Wednesday, 4th May: (Star Wars day – May the 4th be with you) For a change I went the “wrong way” around the Lodes Way. Actually I went to Fordham and back and this time I left NCN51 at Bottisham and carried on along the Newmarket Road to a bridleway that cuts across to Swaffham Heath Road. Here is the Bike route Toaster Link to the map shown below. This way around the Lodes Way area is not as flat as the Lode/Upware/Wicken Fen way as it reaches 40m above sea level. The distance is 56Km/35 miles and apart from the Newmarket Road (A1303) manages to steer clear of too many unpleasant roads – apart from the noise cycling alongside the A14.
As I was cycling along the Newmarket Road after passing Bottisham I noticed this growing near a small layby – although it looks a bit like cow parsley it is taller and the leaves are almost fern like which makes me wonder whether it is Poison Hemlock, not that I am at all sure. The stalks do have purple spots on them and it is growing much taller and has yet to flower unlike the Cow parsley.
I stopped again just up the road to take a picture of this dilapidated farm building alongside a yellow field. it is opposite the Car Breakers by the Heath Road byway leading down to Wesley Bottom.
The bridleway runs parallel with the road for a short distance just past a farm called Whitelands on the OS map. Where there is a Stone yard and Cooks Barn offering Christmas Party Nights – although the website lists 2009 so maybe it is out of date? The bridleway then turns at right angles to the road and head across the field along the hedgerow. As it has been quite dry the surface was pretty good and has not been imprinted too much by tractors or horses so made for pleasant cycling.
I did stop and take this low level picture of a dandelion seed head.

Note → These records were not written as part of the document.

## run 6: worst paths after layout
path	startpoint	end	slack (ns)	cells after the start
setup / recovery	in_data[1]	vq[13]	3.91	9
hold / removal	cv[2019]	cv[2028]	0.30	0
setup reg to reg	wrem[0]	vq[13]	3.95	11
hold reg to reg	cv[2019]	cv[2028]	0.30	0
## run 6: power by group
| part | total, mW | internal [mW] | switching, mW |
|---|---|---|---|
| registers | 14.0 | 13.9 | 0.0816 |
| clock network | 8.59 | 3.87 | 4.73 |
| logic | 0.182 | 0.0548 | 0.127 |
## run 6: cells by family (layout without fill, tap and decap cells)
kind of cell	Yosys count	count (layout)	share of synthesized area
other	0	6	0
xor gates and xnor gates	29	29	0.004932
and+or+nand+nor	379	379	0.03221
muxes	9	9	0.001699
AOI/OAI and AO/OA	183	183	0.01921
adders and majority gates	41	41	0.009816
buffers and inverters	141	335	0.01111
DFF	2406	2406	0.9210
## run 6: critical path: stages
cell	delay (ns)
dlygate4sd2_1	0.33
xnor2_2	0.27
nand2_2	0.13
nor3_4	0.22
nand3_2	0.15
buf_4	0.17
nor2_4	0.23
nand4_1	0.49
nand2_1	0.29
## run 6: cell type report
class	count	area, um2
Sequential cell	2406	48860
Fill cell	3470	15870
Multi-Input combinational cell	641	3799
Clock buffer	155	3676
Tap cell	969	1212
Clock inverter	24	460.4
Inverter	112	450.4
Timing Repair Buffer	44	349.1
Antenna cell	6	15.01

We had a friends three-year old round to play the other day and he delighted in picking all the dandelions in the lawn and blowing the seed heads around the garden. Now if I’d done that my wife would have had a word or two to say about it – but at that age they get away it. I was going to say it teaches them to count – but he could already count beyond the small number of puffs it took to blow the seeds away. We used to call them dandelion clocks as the number of puffs to clear the seeds was supposed to be the time.
There is a climb up from the Newmarket Road – but nothing too serious really. The road is at 14m and the top of the hill at 34m where you get a pretty good view out around over Swaffham Bulbeck, Bottisham and to Cambridge in the distance.
I did try to create one large panorama of six picture but there was so little for Photoshop to match them up that in the end I created three sub-panoramas – this is looking towards Cambridge
This is looking between Bottisham and Swaffham Bulbeck. In the middle of the picture is a large clump of trees slightly larger than the surrounding trees. They are between Bottisham Hall and a sewage farm, euphemistically called “Wks” on the OS map.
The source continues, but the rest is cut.